SUPPLIED DATA:
--- --- ---
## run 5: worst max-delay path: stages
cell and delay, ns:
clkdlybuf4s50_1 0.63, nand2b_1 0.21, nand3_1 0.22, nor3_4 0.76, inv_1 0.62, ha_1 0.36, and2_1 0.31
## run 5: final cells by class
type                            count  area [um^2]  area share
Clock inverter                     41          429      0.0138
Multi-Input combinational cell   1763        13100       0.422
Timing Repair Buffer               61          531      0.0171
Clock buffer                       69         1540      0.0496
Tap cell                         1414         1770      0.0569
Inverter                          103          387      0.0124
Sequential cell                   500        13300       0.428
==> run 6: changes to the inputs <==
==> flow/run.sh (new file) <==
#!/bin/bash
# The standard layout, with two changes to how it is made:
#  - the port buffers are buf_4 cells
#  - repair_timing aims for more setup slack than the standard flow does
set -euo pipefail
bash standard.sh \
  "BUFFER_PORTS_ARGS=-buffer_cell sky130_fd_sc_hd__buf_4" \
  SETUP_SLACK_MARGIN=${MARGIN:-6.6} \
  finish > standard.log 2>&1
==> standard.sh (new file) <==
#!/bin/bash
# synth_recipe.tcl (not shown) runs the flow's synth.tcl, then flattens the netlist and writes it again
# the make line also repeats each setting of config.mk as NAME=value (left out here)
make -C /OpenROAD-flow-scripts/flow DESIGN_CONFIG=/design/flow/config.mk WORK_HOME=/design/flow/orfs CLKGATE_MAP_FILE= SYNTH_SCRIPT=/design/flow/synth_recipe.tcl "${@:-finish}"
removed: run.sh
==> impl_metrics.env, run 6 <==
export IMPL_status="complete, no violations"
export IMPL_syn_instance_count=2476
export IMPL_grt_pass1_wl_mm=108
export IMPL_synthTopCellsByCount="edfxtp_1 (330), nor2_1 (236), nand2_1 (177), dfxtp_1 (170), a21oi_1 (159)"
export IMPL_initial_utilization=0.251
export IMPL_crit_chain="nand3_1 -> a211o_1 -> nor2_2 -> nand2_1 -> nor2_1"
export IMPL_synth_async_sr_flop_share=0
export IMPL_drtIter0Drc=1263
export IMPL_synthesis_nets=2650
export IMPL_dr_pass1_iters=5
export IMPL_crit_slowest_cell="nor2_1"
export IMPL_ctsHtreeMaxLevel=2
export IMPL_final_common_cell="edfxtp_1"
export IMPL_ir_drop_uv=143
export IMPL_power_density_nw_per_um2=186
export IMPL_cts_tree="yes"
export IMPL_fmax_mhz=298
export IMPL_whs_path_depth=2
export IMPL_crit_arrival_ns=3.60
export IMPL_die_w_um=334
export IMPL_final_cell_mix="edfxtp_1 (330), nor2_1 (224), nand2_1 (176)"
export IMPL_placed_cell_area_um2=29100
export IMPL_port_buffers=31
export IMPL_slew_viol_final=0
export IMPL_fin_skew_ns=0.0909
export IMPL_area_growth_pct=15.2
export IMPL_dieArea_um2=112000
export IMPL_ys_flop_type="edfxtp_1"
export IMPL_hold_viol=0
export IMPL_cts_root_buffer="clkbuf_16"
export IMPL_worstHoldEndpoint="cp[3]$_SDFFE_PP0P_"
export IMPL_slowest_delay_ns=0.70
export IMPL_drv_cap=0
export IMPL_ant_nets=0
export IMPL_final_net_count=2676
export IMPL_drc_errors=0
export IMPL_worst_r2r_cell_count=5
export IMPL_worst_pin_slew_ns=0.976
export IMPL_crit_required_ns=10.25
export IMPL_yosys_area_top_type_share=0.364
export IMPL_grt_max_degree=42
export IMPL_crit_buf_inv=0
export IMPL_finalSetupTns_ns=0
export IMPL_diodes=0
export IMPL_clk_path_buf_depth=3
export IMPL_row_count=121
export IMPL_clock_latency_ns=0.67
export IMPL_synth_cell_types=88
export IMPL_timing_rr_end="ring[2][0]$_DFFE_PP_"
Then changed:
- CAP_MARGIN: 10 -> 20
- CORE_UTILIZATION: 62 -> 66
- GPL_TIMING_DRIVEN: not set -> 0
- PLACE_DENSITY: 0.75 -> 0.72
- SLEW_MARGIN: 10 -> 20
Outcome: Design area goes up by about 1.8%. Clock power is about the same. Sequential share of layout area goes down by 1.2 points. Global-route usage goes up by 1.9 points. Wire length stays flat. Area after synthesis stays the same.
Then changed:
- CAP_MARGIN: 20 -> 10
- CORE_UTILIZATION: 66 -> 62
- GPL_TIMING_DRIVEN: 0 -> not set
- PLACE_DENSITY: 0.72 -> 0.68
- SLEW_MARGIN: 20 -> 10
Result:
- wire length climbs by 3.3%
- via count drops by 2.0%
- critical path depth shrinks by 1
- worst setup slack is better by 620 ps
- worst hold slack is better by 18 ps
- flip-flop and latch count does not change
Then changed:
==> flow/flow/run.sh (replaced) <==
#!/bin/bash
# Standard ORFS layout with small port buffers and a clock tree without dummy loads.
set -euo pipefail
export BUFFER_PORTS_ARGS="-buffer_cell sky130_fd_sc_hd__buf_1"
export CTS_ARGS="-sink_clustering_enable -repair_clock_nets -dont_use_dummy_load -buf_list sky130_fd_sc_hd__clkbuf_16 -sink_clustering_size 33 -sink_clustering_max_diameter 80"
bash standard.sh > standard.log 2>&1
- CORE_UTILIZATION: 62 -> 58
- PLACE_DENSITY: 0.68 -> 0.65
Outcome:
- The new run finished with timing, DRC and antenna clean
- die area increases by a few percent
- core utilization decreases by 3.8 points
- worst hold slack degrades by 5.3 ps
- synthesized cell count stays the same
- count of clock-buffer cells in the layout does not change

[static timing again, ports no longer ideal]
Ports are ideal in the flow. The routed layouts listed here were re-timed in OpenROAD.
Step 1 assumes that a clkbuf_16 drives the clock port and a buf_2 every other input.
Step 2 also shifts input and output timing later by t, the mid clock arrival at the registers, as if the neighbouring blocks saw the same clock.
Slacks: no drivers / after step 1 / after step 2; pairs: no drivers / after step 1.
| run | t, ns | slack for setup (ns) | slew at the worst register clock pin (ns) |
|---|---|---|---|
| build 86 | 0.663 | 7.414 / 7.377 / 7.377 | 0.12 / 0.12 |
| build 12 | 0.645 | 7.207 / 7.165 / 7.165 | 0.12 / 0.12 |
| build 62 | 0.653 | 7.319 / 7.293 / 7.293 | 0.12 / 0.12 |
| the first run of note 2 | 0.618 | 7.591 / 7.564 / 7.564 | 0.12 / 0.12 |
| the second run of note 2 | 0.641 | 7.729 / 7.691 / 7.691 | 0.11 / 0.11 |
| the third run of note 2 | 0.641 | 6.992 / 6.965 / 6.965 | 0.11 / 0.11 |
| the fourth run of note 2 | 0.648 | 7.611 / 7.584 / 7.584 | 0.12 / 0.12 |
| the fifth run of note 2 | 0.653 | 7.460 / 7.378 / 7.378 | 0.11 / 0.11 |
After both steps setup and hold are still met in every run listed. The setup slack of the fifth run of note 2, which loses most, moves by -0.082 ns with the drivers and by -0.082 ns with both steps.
Background: an optimization exercise with open tools, aiming at small area, a short achievable clock period and few clock cycles. Do not read the settings as production practice.
The RTL was checked by simulation tests, not by an equivalence proof against the original design.

==> trial 20: inputs <==
==> flow/design.v <==
module gmc4_core (
    input  wire       clk,
    input  wire       rst,
    input  wire       cmd_valid,
    output wire       cmd_ready,
    input  wire [2:0] cmd_op,
    input  wire [7:0] cmd_addr,
    input  wire [3:0] cmd_data,
    output reg  [3:0] rdata,
    output reg  [4:0] step_delay,
    output reg  [3:0] reg_a,
    output reg  [3:0] reg_b,
    output reg  [3:0] reg_y,
    output reg  [3:0] reg_z,
    output reg  [6:0] pc,
    output reg        flag,
    output reg  [3:0] display,
    output reg  [6:0] leds,
    output reg  [4:0] sound,
    output reg        halted,
    output reg        waiting
);
    localparam [2:0] CMD_STEP  = 3'd0,
                     CMD_SET   = 3'd1,
                     CMD_GET   = 3'd2,
                     CMD_KEY   = 3'd3,
                     CMD_HALT  = 3'd4,
                     CMD_SOFT  = 3'd5,
                     CMD_HARD  = 3'd6,
                     CMD_START = 3'd7;
    localparam [4:0] SND_NONE  = 5'd0,
                     SND_END   = 5'd1,
                     SND_ERROR = 5'd2,
                     SND_SHORT = 5'd3,
                     SND_LONG  = 5'd4;
    reg  [511:0] mem;           
    reg  [3:0]   sh_a, sh_b, sh_y, sh_z;
    reg          key_valid;
    reg  [3:0]   key_val;
    reg          runlatch;
    reg          rdy;           
    reg  [6:0]   ra;            
    reg          get_oor;       
    assign cmd_ready = rdy;
    wire accept   = cmd_valid && rdy;
    wire hard_rst = rst || (accept && cmd_op == CMD_HARD);
    wire [4:0] row0 = ra[6:2];
    wire [4:0] row1 = ra[6:2] + 5'd1;
    wire [127:0] bank0, bank1, bank2, bank3;
    genvar gi;
    generate
        for (gi = 0; gi < 32; gi = gi + 1) begin : g_bank
            assign bank0[4*gi +: 4] = mem[4*(4*gi+0) +: 4];
            assign bank1[4*gi +: 4] = mem[4*(4*gi+1) +: 4];
            assign bank2[4*gi +: 4] = mem[4*(4*gi+2) +: 4];
            assign bank3[4*gi +: 4] = mem[4*(4*gi+3) +: 4];
        end
    endgenerate
    wire [4:0] rsel0 = (ra[1:0] > 2'd0) ? row1 : row0;
    wire [4:0] rsel1 = (ra[1:0] > 2'd1) ? row1 : row0;
    wire [4:0] rsel2 = (ra[1:0] > 2'd2) ? row1 : row0;
    wire [4:0] rsel3 = row0;
    wire [3:0] q0 = bank0[{rsel0, 2'b00} +: 4];
    wire [3:0] q1 = bank1[{rsel1, 2'b00} +: 4];
    wire [3:0] q2 = bank2[{rsel2, 2'b00} +: 4];
    wire [3:0] q3 = bank3[{rsel3, 2'b00} +: 4];
    reg  [3:0] op, n1, n2;
    always @(*) begin
        case (ra[1:0])
            2'd0: begin op = q0; n1 = q1; n2 = q2; end
            2'd1: begin op = q1; n1 = q2; n2 = q3; end
            2'd2: begin op = q2; n1 = q3; n2 = q0; end
            default: begin op = q3; n1 = q0; n2 = q1; end
        endcase
    end
    wire [63:0] win = mem[4*8'h50 +: 64];
    wire [3:0]  m   = win[{reg_y, 2'b00} +: 4];
    wire [3:0]  mem_5e = mem[4*8'h5E +: 4];
    wire [2:0]  mem_5f = mem[4*8'h5F +: 3];
    wire [4:0] sum_am = {1'b0, reg_a} + {1'b0, m};
    wire [4:0] dif_am = {1'b0, reg_a} - {1'b0, m};
    wire [4:0] sum_ai = {1'b0, reg_a} + {1'b0, n1};
    wire [4:0] sum_yi = {1'b0, reg_y} + {1'b0, n1};
    wire [5:0] dem_m    = (m > 4'd9) ? ({2'b00, m} - 6'd6) : {2'b00, m};
    wire [5:0] dem_d    = dem_m - {2'b00, reg_a};
    wire [5:0] dem_sub  = dem_d[5] ? (dem_d + 6'd10) : dem_d;
    wire [5:0] dep_s    = {2'b00, m} + {2'b00, reg_a};
    wire [5:0] dep_add  = (dep_s > 6'd9) ? (dep_s + 6'd6) : dep_s;
    wire is_step = accept && cmd_op == CMD_STEP;
    wire exec    = is_step && !halted && !(waiting && !key_valid);
    wire       is_set  = accept && cmd_op == CMD_SET && !cmd_addr[7];
    wire       win_we  = exec && (op == 4'h4 || (op == 4'hE && n1[3:1] == 3'b111));
    wire [3:0] win_wd  = (op == 4'h4) ? reg_a : (n1[0] ? dep_add[3:0] : dem_sub[3:0]);
    wire [3:0] set_wd  = hard_rst ? 4'hF : cmd_data;
    wire [3:0] wwin_wd = hard_rst ? 4'hF : ((cmd_op == CMD_SET) ? cmd_data : win_wd);
    generate
        for (gi = 0; gi < 128; gi = gi + 1) begin : g_cell
            if (gi >= 8'h50 && gi < 8'h60) begin : g_w
                wire we = hard_rst || (is_set && cmd_addr[6:0] == gi)
                          || (win_we && reg_y == (gi - 8'h50));
                always @(posedge clk)
                    if (we) mem[4*gi +: 4] <= wwin_wd;
            end else begin : g_n
                wire we = hard_rst || (is_set && cmd_addr[6:0] == gi);
                always @(posedge clk)
                    if (we) mem[4*gi +: 4] <= set_wd;
            end
        end
    endgenerate
    wire ka_take = key_valid || runlatch;
    reg  [6:0] npc;
    always @(*) begin
        if (op == 4'hF)
            npc = flag ? {n1[2:0], n2} : ra + 7'd3;
        else if (op[3])
            npc = ra + 7'd2;
        else if (op == 4'h0 && !ka_take)
            npc = ra;
        else
            npc = ra + 7'd1;
    end
    always @(posedge clk) begin
        if (hard_rst) begin
            rdy        <= 1'b1;
            ra         <= 7'd0;
            get_oor    <= 1'b0;
            reg_a      <= 4'd0;
            reg_b      <= 4'd0;
            reg_y      <= 4'd0;
            reg_z      <= 4'd0;
            sh_a       <= 4'd0;
            sh_b       <= 4'd0;
            sh_y       <= 4'd0;
            sh_z       <= 4'd0;
            pc         <= 7'd0;
            flag       <= 1'b1;
            display    <= 4'd0;
            leds       <= 7'd0;
            sound      <= SND_NONE;
            halted     <= 1'b0;
            waiting    <= 1'b0;
            key_valid  <= 1'b0;
            key_val    <= 4'd0;
            runlatch   <= 1'b0;
            rdata      <= 4'd0;
            step_delay <= 5'd0;
        end else if (!rdy) begin
            rdata <= get_oor ? 4'd0 : op;
            ra    <= pc;
            rdy   <= 1'b1;
        end else if (accept) begin
            case (cmd_op)
                CMD_STEP: begin
                    step_delay <= 5'd0;
                    if (exec) begin
                        pc       <= npc;
                        ra       <= npc;
                        runlatch <= 1'b0;
                        flag     <= 1'b1;
                        case (op)
                            4'h0: begin   
                                if (ka_take) begin
                                    reg_a     <= key_valid ? key_val : 4'd0;
                                    key_valid <= 1'b0;
                                    flag      <= 1'b0;
                                    waiting   <= 1'b0;
                                end else begin
                                    waiting   <= 1'b1;
                                end
                            end
                            4'h1: display <= reg_a;                        
                            4'h2: begin                                      
                                reg_a <= reg_b;
                                reg_b <= reg_a;
                                reg_y <= reg_z;
                                reg_z <= reg_y;
                            end
                            4'h3: begin                                      
                                reg_a <= reg_y;
                                reg_y <= reg_a;
                            end
                            4'h4: ;                                          
                            4'h5: reg_a <= m;                                
                            4'h6: begin                                      
                                reg_a <= sum_am[3:0];
                                flag  <= sum_am[4];
                            end
                            4'h7: begin                                      
                                reg_a <= dif_am[3:0];
                                flag  <= dif_am[4];
                            end
                            4'h8: reg_a <= n1;                               
                            4'h9: begin                                      
                                reg_a <= sum_ai[3:0];
                                flag  <= sum_ai[4];
                            end
                            4'hA: reg_y <= n1;                               
                            4'hB: begin                                      
                                reg_y <= sum_yi[3:0];
                                flag  <= sum_yi[4];
                            end
                            4'hC: flag <= (reg_a != n1);                     
                            4'hD: flag <= (reg_y != n1);                     
                            4'hE: begin                                      
                                case (n1)
                                    4'h0: display <= 4'd0;                   
                                    4'h1: if (reg_y[2:0] != 3'd7)            
                                              leds[reg_y[2:0]] <= 1'b1;
                                    4'h2: if (reg_y[2:0] != 3'd7)            
                                              leds[reg_y[2:0]] <= 1'b0;
                                    4'h3: ;                                  
                                    4'h4: reg_a <= ~reg_a;                   
                                    4'h5: begin                              
                                        reg_a <= sh_a;  sh_a <= reg_a;
                                        reg_b <= sh_b;  sh_b <= reg_b;
                                        reg_y <= sh_y;  sh_y <= reg_y;
                                        reg_z <= sh_z;  sh_z <= reg_z;
                                    end
                                    4'h6: begin                              
                                        reg_a <= {1'b0, reg_a[3:1]};
                                        flag  <= ~reg_a[0];
                                    end
                                    4'h7: sound <= SND_END;                  
                                    4'h8: sound <= SND_ERROR;                
                                    4'h9: sound <= SND_SHORT;                
                                    4'hA: sound <= SND_LONG;                 
                                    4'hB: sound <= (reg_a >= 4'd1 && reg_a <= 4'd14)
                                                   ? {1'b1, reg_a} : SND_NONE;   
                                    4'hC: step_delay <= {1'b0, reg_a} + 5'd1;    
                                    4'hD: leds <= {mem_5f, mem_5e};          
                                    4'hE: reg_y <= reg_y - 4'd1;             
                                    4'hF: reg_y <= reg_y - 4'd1;             
                                endcase
                            end
                            default: ;                                       
                        endcase
                    end
                end
                CMD_GET: begin
                    ra      <= cmd_addr[6:0];
                    get_oor <= cmd_addr[7];
                    rdy     <= 1'b0;
                end
                CMD_KEY: begin
                    key_valid <= 1'b1;
                    key_val   <= cmd_data;
                    waiting   <= 1'b0;
                end
                CMD_HALT: begin
                    halted  <= 1'b1;
                    waiting <= 1'b0;
                end
                CMD_SOFT: begin
                    pc      <= 7'd0;
                    ra      <= 7'd0;
                    halted  <= 1'b0;
                    waiting <= 1'b0;
                end
                CMD_START: runlatch <= cmd_data[0];
                default: ;   
            endcase
        end
    end
endmodule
--- --- ---
From the listing above, pick out every line containing "make".

EXERCISE OUTPUT:
# the make line also repeats each setting of config.mk as NAME=value (left out here)
make -C /OpenROAD-flow-scripts/flow DESIGN_CONFIG=/design/flow/config.mk WORK_HOME=/design/flow/orfs CLKGATE_MAP_FILE= SYNTH_SCRIPT=/design/flow/synth_recipe.tcl "${@:-finish}"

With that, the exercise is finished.